Dataset records
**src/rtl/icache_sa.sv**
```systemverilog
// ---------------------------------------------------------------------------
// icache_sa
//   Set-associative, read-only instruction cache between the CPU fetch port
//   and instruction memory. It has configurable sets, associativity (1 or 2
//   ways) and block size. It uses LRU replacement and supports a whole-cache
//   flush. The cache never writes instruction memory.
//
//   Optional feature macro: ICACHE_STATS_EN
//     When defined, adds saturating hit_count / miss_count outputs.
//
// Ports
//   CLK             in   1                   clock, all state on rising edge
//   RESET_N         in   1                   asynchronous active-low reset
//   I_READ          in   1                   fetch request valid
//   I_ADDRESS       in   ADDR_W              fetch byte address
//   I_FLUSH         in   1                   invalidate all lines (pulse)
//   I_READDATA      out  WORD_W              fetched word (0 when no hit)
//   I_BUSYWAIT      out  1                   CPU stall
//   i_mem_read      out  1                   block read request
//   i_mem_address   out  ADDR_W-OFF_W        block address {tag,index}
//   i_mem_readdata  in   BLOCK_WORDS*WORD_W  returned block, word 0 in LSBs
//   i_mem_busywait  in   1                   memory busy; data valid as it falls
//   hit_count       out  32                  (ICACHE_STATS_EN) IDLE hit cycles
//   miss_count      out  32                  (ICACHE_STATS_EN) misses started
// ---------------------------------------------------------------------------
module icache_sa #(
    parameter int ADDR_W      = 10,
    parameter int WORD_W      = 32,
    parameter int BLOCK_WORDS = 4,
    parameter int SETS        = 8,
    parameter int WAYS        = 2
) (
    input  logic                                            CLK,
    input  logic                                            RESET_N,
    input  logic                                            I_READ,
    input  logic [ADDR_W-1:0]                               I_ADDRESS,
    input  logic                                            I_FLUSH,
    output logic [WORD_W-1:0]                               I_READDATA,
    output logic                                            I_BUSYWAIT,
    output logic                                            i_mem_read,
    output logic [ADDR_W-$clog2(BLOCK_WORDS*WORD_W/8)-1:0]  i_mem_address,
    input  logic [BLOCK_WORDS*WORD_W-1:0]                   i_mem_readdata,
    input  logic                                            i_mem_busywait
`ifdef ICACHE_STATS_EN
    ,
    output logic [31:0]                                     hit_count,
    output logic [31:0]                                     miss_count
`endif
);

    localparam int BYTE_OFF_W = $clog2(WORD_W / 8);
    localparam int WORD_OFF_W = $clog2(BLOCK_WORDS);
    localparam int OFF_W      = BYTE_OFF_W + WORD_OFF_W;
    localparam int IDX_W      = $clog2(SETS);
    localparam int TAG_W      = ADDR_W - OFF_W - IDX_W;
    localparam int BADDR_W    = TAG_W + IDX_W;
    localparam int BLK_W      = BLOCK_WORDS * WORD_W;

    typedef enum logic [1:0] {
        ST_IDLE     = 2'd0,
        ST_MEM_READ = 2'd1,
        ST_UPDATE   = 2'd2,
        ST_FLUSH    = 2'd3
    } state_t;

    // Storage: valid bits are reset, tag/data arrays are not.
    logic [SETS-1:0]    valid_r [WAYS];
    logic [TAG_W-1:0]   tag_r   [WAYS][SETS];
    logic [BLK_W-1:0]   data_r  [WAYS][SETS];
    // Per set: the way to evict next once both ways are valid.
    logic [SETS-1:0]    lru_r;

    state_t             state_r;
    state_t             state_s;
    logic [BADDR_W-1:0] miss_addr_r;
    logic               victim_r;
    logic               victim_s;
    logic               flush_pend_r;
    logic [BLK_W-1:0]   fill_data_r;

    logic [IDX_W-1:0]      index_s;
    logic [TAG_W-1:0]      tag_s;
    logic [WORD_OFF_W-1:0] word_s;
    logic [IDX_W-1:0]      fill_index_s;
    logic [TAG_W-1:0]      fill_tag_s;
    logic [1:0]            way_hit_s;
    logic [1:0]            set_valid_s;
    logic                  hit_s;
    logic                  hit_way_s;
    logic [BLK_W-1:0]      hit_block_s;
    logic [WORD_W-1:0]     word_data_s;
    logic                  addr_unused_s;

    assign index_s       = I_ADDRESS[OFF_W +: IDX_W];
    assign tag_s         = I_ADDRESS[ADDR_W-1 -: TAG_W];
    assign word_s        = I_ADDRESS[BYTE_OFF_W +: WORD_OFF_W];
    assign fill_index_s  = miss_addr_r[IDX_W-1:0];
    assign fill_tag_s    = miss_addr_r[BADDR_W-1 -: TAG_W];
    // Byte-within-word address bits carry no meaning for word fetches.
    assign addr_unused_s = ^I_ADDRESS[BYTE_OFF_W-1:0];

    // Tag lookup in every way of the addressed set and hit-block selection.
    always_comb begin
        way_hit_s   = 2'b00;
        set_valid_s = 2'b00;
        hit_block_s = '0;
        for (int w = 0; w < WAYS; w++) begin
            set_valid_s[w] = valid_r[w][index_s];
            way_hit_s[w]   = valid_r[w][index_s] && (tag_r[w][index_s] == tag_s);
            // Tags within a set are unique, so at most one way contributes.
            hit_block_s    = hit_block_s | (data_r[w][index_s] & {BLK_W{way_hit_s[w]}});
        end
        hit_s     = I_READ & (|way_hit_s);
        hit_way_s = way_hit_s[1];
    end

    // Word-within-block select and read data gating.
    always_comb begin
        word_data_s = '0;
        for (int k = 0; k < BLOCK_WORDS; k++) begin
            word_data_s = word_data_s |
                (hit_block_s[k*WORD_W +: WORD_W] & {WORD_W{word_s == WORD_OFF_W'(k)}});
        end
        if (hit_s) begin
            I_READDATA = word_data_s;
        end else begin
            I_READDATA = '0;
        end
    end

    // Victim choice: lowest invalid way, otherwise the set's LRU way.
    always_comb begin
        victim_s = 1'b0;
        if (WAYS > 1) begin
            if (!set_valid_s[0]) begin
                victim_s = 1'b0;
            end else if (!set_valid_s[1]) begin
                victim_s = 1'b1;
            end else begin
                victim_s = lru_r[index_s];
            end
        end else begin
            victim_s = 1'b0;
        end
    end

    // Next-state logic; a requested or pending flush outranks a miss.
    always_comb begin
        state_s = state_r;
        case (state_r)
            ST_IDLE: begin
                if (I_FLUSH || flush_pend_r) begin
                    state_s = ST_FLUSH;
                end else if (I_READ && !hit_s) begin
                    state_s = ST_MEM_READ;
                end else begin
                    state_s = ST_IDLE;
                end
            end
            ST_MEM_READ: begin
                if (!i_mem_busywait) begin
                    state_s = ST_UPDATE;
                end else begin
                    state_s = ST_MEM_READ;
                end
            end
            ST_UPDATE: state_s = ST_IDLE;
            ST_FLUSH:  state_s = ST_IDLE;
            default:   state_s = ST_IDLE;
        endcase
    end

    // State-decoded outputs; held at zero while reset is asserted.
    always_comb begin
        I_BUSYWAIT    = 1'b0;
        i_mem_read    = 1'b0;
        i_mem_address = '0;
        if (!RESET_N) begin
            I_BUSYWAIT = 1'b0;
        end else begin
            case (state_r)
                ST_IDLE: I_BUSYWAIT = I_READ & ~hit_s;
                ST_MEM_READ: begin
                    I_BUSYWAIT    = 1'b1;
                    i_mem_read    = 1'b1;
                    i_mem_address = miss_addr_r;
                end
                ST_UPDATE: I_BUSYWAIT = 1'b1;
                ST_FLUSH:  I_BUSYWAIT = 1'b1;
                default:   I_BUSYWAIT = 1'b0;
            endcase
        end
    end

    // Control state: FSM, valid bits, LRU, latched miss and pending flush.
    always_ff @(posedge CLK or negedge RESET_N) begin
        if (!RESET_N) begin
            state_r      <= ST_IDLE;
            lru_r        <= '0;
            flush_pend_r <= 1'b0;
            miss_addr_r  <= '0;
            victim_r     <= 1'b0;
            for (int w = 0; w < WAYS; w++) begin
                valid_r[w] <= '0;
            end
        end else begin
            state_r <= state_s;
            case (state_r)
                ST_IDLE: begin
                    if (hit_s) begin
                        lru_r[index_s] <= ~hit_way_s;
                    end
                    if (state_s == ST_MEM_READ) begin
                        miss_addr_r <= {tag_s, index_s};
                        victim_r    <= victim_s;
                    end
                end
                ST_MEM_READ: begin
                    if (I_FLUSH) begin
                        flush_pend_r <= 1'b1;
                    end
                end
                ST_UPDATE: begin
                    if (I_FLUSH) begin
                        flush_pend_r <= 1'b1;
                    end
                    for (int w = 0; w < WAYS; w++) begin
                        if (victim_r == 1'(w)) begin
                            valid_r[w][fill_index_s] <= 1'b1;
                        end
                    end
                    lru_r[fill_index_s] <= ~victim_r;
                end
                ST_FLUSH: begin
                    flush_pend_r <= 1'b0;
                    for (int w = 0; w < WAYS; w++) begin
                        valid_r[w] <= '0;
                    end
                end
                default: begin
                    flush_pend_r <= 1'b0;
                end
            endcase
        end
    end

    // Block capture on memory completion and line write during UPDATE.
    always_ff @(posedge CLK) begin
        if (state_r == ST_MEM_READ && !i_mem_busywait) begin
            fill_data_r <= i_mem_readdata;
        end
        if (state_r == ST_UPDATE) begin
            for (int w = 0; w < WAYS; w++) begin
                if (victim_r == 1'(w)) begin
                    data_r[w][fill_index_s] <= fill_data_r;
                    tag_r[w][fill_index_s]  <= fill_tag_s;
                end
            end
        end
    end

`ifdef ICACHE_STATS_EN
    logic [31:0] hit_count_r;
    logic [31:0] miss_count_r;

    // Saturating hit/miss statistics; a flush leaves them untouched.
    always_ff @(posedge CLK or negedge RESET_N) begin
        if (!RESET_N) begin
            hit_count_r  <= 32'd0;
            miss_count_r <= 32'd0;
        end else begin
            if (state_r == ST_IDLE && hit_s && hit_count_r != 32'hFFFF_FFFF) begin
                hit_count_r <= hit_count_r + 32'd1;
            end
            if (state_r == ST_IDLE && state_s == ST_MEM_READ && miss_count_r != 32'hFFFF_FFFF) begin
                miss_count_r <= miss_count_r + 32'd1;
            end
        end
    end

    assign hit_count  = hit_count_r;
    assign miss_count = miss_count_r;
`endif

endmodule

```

Exercise objective
Only one number is wanted: how many lines in the records above contain the string "bits".

Final answer
3